Ground squirrel grease was used to soften rough hands and to relieve cracking of the skin from chapping.

Atsugewi employed green leaves of chokecherry, pounded as poultices, for cuts, sores, and bruises. The boiled liquor of pounded chokecherry bark was used for bathing wounds to promote healing.

They employed decoctions of wormwood to prevent blood poisoning and to treat cuts. Decoctions of greenleaf manzanita leaves were good for cuts and burns. Both oak bark and oak gall decoctions were drunk to prevent infection and catching colds and were given to women in childbirth. Atsugewi also chewed raw juniper berries as a treatment for colds.

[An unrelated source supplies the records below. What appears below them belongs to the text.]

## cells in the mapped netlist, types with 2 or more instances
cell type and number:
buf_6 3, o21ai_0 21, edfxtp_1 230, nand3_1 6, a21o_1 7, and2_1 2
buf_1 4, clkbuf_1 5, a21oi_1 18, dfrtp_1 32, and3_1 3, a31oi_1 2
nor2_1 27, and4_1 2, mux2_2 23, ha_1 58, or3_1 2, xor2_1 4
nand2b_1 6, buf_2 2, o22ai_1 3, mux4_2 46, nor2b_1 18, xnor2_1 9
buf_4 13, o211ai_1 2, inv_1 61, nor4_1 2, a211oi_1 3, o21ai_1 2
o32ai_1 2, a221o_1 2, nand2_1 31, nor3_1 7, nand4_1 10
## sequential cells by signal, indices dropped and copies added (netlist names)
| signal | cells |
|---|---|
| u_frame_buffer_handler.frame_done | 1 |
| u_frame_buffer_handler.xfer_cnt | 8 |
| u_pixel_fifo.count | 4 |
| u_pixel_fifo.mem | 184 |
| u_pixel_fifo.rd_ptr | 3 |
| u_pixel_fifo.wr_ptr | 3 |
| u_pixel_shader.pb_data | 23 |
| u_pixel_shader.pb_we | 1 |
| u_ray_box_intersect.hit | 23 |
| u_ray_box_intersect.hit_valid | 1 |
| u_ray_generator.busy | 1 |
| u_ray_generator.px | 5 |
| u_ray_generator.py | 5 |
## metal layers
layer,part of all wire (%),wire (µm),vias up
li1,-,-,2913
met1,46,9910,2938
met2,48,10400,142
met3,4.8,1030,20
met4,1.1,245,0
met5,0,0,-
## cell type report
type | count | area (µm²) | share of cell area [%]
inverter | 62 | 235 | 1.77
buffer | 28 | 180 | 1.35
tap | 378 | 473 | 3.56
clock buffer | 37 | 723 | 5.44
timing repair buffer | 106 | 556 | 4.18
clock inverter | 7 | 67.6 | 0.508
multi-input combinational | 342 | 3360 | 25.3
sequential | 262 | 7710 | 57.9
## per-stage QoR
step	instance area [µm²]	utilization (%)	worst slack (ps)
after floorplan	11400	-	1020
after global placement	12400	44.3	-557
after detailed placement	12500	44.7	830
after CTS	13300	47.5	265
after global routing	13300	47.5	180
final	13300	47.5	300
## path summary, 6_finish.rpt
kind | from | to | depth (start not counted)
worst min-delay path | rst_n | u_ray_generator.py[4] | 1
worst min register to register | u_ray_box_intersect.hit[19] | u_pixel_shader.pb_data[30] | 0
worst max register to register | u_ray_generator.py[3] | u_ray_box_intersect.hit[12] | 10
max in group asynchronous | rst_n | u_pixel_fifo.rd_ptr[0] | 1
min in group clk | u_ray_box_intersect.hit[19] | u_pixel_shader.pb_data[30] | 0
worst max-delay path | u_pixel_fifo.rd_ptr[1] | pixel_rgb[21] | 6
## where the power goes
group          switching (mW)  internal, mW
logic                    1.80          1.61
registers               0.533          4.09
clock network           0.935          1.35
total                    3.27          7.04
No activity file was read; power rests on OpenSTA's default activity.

Obviously there was a host of other treatments as we know of a large variety of other plants, roots, and fruits which were used medicinally.

Broken bones were set as best they could be set, and were bound up in simple but effective splints.

For general good health Garth states that an Atsugewi “... man chewed the top shoot off a young pine tree. Especially was this done by a father after his wife bore a child.”

In Yana sweat houses and probably in those of other tribes too, veins were cut with obsidian chips to “let the bad blood out” if a person felt ill.

Chapter XXXV
SPIRITS AND GHOSTS

Ghosts and spirits were one and the same, and were to local Indians as souls are conceived by white man, yet the Indian conception was more variable. Some spirits were good and others were evil, but all were feared and avoided whenever possible. They were frequently associated with omens and had somewhat the appearance of human beings. Among Atsugewi they were visible only to shamans, but were heard by nearly all persons. Yana commoners both saw and heard spirits, but only very rarely.